Why No State Police Reform From Whitman?

Growing Coalition Calls for Independent Auditor & Civilian Complaint Review Board for State Police

On July 13, 1999-thirty years after an incident of police brutality helped spark the Newark riots-a broad coalition of organizations called upon Governor Whitman to make the State Police accountable to independent bodies, not just the Attorney General's office. The organizations included the ACLU-NJ, Black Ministers Council, NJ Coalition Against Police Brutality, NJ Lesbian and Gay Coalition, and People's Organization for Progress.

The NJ NAACP has since joined the call for real reform, and other organizations that want to end bigotry and bad policing are encouraged to contact the ACLU-NJ.

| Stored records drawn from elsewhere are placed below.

<file path="src/rtl/rv32i_ctrl_pkg.sv">
// Shared types and encodings for the multicycle RV32I control FSM.
// State enum, opcodes, ALU codes and datapath select encodings.
package rv32i_ctrl_pkg;

  typedef enum logic [3:0] {
    S_FETCH,
    S_DECODE,
    S_MEMADR,
    S_MEMREAD,
    S_MEMWB,
    S_MEMWRITE,
    S_EXECUTER,
    S_EXECUTEI,
    S_LUI,
    S_ALUWB,
    S_BRANCH,
    S_JAL,
    S_ILLEGAL
  } state_t;

  localparam state_t RESET_STATE = S_FETCH;

  localparam logic [6:0] OP_LOAD   = 7'b0000011;
  localparam logic [6:0] OP_STORE  = 7'b0100011;
  localparam logic [6:0] OP_R      = 7'b0110011;
  localparam logic [6:0] OP_I      = 7'b0010011;
  localparam logic [6:0] OP_LUI    = 7'b0110111;
  localparam logic [6:0] OP_BRANCH = 7'b1100011;
  localparam logic [6:0] OP_JAL    = 7'b1101111;

  localparam logic [2:0] ALU_ADD  = 3'b000;
  localparam logic [2:0] ALU_SUB  = 3'b001;
  localparam logic [2:0] ALU_AND  = 3'b010;
  localparam logic [2:0] ALU_OR   = 3'b011;
  localparam logic [2:0] ALU_ZERO = 3'b111;

  localparam logic [1:0] RES_ALUOUT = 2'b00;
  localparam logic [1:0] RES_MEM    = 2'b01;
  localparam logic [1:0] RES_ALU    = 2'b10;

  localparam logic [1:0] SRCA_PC    = 2'b00;
  localparam logic [1:0] SRCA_OLDPC = 2'b01;
  localparam logic [1:0] SRCA_RS1   = 2'b10;
  localparam logic [1:0] SRCA_ZERO  = 2'b11;

  localparam logic [1:0] SRCB_RS2  = 2'b00;
  localparam logic [1:0] SRCB_IMM  = 2'b01;
  localparam logic [1:0] SRCB_FOUR = 2'b10;

  localparam logic [2:0] IMM_I = 3'b000;
  localparam logic [2:0] IMM_S = 3'b001;
  localparam logic [2:0] IMM_B = 3'b010;
  localparam logic [2:0] IMM_J = 3'b011;
  localparam logic [2:0] IMM_U = 3'b100;

  typedef struct packed {
    logic       mem_req;
    logic       mem_write;
    logic       adr_src;
    logic       ir_write;
    logic       pc_write;
    logic       reg_write;
    logic [1:0] result_src;
    logic [1:0] alu_src_a;
    logic [1:0] alu_src_b;
    logic [2:0] imm_src;
    logic [2:0] alu_control;
    logic       illegal_instr;
  } ctrl_t;

  function automatic logic [2:0] imm_sel(input logic [6:0] op);
    unique case (op)
      OP_STORE:  return IMM_S;
      OP_BRANCH: return IMM_B;
      OP_JAL:    return IMM_J;
      OP_LUI:    return IMM_U;
      default:   return IMM_I;
    endcase
  endfunction

endpackage

</file>
<file path="src/rtl/multicycle_ctrl_alu_decoder.sv">
// Combinational ALU op decode for R-type and I-type arithmetic.
// funct_valid is low for unsupported funct3 of those two opcodes.
module alu_decoder
  import rv32i_ctrl_pkg::*;
(
  input  logic [6:0] opcode_i,
  input  logic [2:0] funct3_i,
  input  logic       funct7b5_i,
  output logic [2:0] alu_control_o,
  output logic       funct_valid_o
);

  logic is_r;
  logic is_arith;

  assign is_r     = (opcode_i == OP_R);
  assign is_arith = is_r || (opcode_i == OP_I);

  // Map funct3/funct7b5 to ALU op; non-arith opcodes default to add.
  always_comb begin
    alu_control_o = ALU_ADD;
    funct_valid_o = 1'b1;
    if (is_arith) begin
      unique case (funct3_i)
        3'b000: alu_control_o =
                  (is_r && funct7b5_i) ? ALU_SUB : ALU_ADD;
        3'b111: alu_control_o = ALU_AND;
        3'b110: alu_control_o = ALU_OR;
        default: funct_valid_o = 1'b0;
      endcase
    end
  end

endmodule

</file>
<file path="src/rtl/multicycle_ctrl.sv">
// Main control FSM for the multicycle RV32I datapath.
// Drives ALU op, operand/imm selects and all write enables.
module multicycle_ctrl
  import rv32i_ctrl_pkg::*;
(
  input  logic       clk,
  input  logic       rst_n,
  input  logic [6:0] opcode,
  input  logic [2:0] funct3,
  input  logic       funct7b5,
  input  logic       zero,
  input  logic       last_bit,
  input  logic       mem_ready,
  output logic       mem_req,
  output logic       mem_write,
  output logic       adr_src,
  output logic       ir_write,
  output logic       pc_write,
  output logic       reg_write,
  output logic [1:0] result_src,
  output logic [1:0] alu_src_a,
  output logic [1:0] alu_src_b,
  output logic [2:0] imm_src,
  output logic [2:0] alu_control,
  output logic       illegal_instr
);

  state_t     state_q, state_d;
  logic [2:0] dec_alu;
  logic       funct_ok;
  logic       br_ok;
  logic       taken;
  logic       is_mem;
  ctrl_t      c;

  alu_decoder u_dec (
    .opcode_i      (opcode),
    .funct3_i      (funct3),
    .funct7b5_i    (funct7b5),
    .alu_control_o (dec_alu),
    .funct_valid_o (funct_ok)
  );

  assign is_mem = (opcode == OP_LOAD) || (opcode == OP_STORE);

  // Branch condition from ALU flags; blt/bge use raw sign bit.
  always_comb begin
    br_ok = 1'b1;
    taken = 1'b0;
    unique case (funct3)
      3'b000:  taken = zero;
      3'b001:  taken = !zero;
      3'b100:  taken = last_bit;
      3'b101:  taken = !last_bit;
      default: br_ok = 1'b0;
    endcase
  end

  // Next-state logic.
  always_comb begin
    state_d = state_q;
    unique case (state_q)
      S_FETCH:
        if (mem_ready) state_d = S_DECODE;
      S_DECODE: begin
        unique case (1'b1)
          is_mem:
            state_d = (funct3 == 3'b010) ? S_MEMADR : S_ILLEGAL;
          opcode == OP_R:
            state_d = funct_ok ? S_EXECUTER : S_ILLEGAL;
          opcode == OP_I:
            state_d = funct_ok ? S_EXECUTEI : S_ILLEGAL;
          opcode == OP_LUI:
            state_d = S_LUI;
          opcode == OP_BRANCH:
            state_d = br_ok ? S_BRANCH : S_ILLEGAL;
          opcode == OP_JAL:
            state_d = S_JAL;
          default:
            state_d = S_ILLEGAL;
        endcase
      end
      S_MEMADR:
        state_d = (opcode == OP_STORE) ? S_MEMWRITE : S_MEMREAD;
      S_MEMREAD:
        if (mem_ready) state_d = S_MEMWB;
      S_MEMWRITE:
        if (mem_ready) state_d = S_FETCH;
      S_EXECUTER, S_EXECUTEI, S_LUI, S_JAL:
        state_d = S_ALUWB;
      S_MEMWB, S_ALUWB, S_BRANCH, S_ILLEGAL:
        state_d = S_FETCH;
      default:
        state_d = S_FETCH;
    endcase
  end

  // State register; reset lands in FETCH immediately.
  always_ff @(posedge clk or negedge rst_n) begin
    if (!rst_n) state_q <= RESET_STATE;
    else        state_q <= state_d;
  end

  // Per-state control word; reset forces every output low.
  always_comb begin
    c = '0;
    unique case (state_q)
      S_FETCH: begin
        c.mem_req    = 1'b1;
        c.alu_src_a  = SRCA_PC;
        c.alu_src_b  = SRCB_FOUR;
        c.result_src = RES_ALU;
        c.ir_write   = mem_ready;
        c.pc_write   = mem_ready;
      end
      S_DECODE: begin
        c.alu_src_a = SRCA_OLDPC;
        c.alu_src_b = SRCB_IMM;
        c.imm_src   = imm_sel(opcode);
      end
      S_MEMADR: begin
        c.alu_src_a = SRCA_RS1;
        c.alu_src_b = SRCB_IMM;
        c.imm_src   = imm_sel(opcode);
      end
      S_MEMREAD: begin
        c.mem_req = 1'b1;
        c.adr_src = 1'b1;
      end
      S_MEMWB: begin
        c.result_src = RES_MEM;
        c.reg_write  = 1'b1;
      end
      S_MEMWRITE: begin
        c.mem_req   = 1'b1;
        c.mem_write = 1'b1;
        c.adr_src   = 1'b1;
      end
      S_EXECUTER: begin
        c.alu_src_a   = SRCA_RS1;
        c.alu_src_b   = SRCB_RS2;
        c.alu_control = dec_alu;
      end
      S_EXECUTEI: begin
        c.alu_src_a   = SRCA_RS1;
        c.alu_src_b   = SRCB_IMM;
        c.imm_src     = imm_sel(opcode);
        c.alu_control = dec_alu;
      end
      S_LUI: begin
        c.alu_src_a = SRCA_ZERO;
        c.alu_src_b = SRCB_IMM;
        c.imm_src   = IMM_U;
      end
      S_ALUWB: begin
        c.result_src = RES_ALUOUT;
        c.reg_write  = 1'b1;
      end
      S_BRANCH: begin
        c.alu_src_a   = SRCA_RS1;
        c.alu_src_b   = SRCB_RS2;
        c.alu_control = ALU_SUB;
        c.result_src  = RES_ALUOUT;
        c.pc_write    = taken;
      end
      S_JAL: begin
        c.alu_src_a  = SRCA_OLDPC;
        c.alu_src_b  = SRCB_FOUR;
        c.result_src = RES_ALUOUT;
        c.pc_write   = 1'b1;
      end
      S_ILLEGAL:
        c.illegal_instr = 1'b1;
      default: ;
    endcase
    if (!rst_n) c = '0;
  end

  assign mem_req       = c.mem_req;
  assign mem_write     = c.mem_write;
  assign adr_src       = c.adr_src;
  assign ir_write      = c.ir_write;
  assign pc_write      = c.pc_write;
  assign reg_write     = c.reg_write;
  assign result_src    = c.result_src;
  assign alu_src_a     = c.alu_src_a;
  assign alu_src_b     = c.alu_src_b;
  assign imm_src       = c.imm_src;
  assign alu_control   = c.alu_control;
  assign illegal_instr = c.illegal_instr;

endmodule

</file>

"A civilian complaint review board and an outside auditor will ensure that the State fulfills its promise of a new, improved State Police force," said Rev. Dwight Gill of the Black Ministers Council. "Without those mechanisms, the public will continue—with good reason—to doubt the integrity of the State Police."

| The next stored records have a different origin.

File: config.mk
export PLATFORM = sky130hd
export DESIGN_NAME = series_accumulator
export DESIGN_NICKNAME = d
export VERILOG_FILES = /design/src/rtl/series_accumulator.sv
export SDC_FILE = /design/constraint.sdc
export NUM_CORES = 1
export LEC_CHECK = 0
export ABC_AREA = 1
export BUFFER_PORTS_ARGS = -buffer_cell sky130_fd_sc_hd__buf_2
export CORE_MARGIN = 3
export CORE_UTILIZATION = 50
export DETAILED_ROUTE_END_ITERATION = 8
export PLACE_DENSITY = 0.79
export SETUP_SLACK_MARGIN = 0.3
export SLEW_MARGIN = 20
export SYNTH_ARGS = -nofsm -noshare
export SYNTH_HDL_FRONTEND = slang
export SYNTH_SLANG_ARGS = --single-unit
File: constraint.sdc
create_clock -name clk -period 7.6 [get_ports clk]
set_clock_uncertainty 0.1 [all_clocks]
set_input_delay 1.14 -clock clk [delete_from_list [all_inputs] [get_ports clk]]
set_output_delay 1.14 -clock clk [all_outputs]
set_load 0.02 [all_outputs]
`config.mk`:
```
export PLATFORM = sky130hd
export DESIGN_NAME = i2c_ctrl_sm_flat
export DESIGN_NICKNAME = d
export VERILOG_FILES = /design/src/rtl/i2c_ctrl_sm_if.sv /design/src/rtl/i2c_ctrl_sm.sv /design/src/flat_wrapper.sv
export SDC_FILE = /design/constraint.sdc
export NUM_CORES = 1
export LEC_CHECK = 0
export CAP_MARGIN = 20
export CORE_UTILIZATION = 26
export CTS_CLUSTER_DIAMETER = 60
export DETAILED_ROUTE_END_ITERATION = 16
export SLEW_MARGIN = 10
export SYNTH_ARGS = -nofsm -noshare
export SYNTH_HDL_FRONTEND = slang
export SYNTH_SLANG_ARGS = --single-unit
```
`constraint.sdc`:
```
create_clock -name clk -period 4.4 [get_ports clk]
set_input_delay 1.1 -clock clk [delete_from_list [all_inputs] [get_ports clk]]
set_output_delay 1.1 -clock clk [all_outputs]
set_load 0.01 [all_outputs]
```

"The Governor's idea of a solution is to assign the Attorney General to watch over the State Police," stated Kevin Keenan, Acting Executive Di- rector of the ACLU-NJ. "The Attorney General's Office has been part of the problem. What's needed is external accountability that will truly restore the public's faith in policing."

"The Governor's reports are a whitewash on racism and sexism in the State Police," said King Downing of the People's Organization for Progress. "The reports themselves are proof that the state cannot be relied on to police itself."

Civilian complaint review boards have been put in place in dozens of cities over the past thirty years—so many that there are two professional associations of civilian review boards. Independent Police Auditors (IPA) have been hired in San Jose, Pittsburgh, and elsewhere. In 1996, the Los Angeles Police Department hired an inspector general to review the operations of the Internal Affairs Division. In 1996, the Philadelphia Police gave broad auditing powers to the ACLU and NAACP.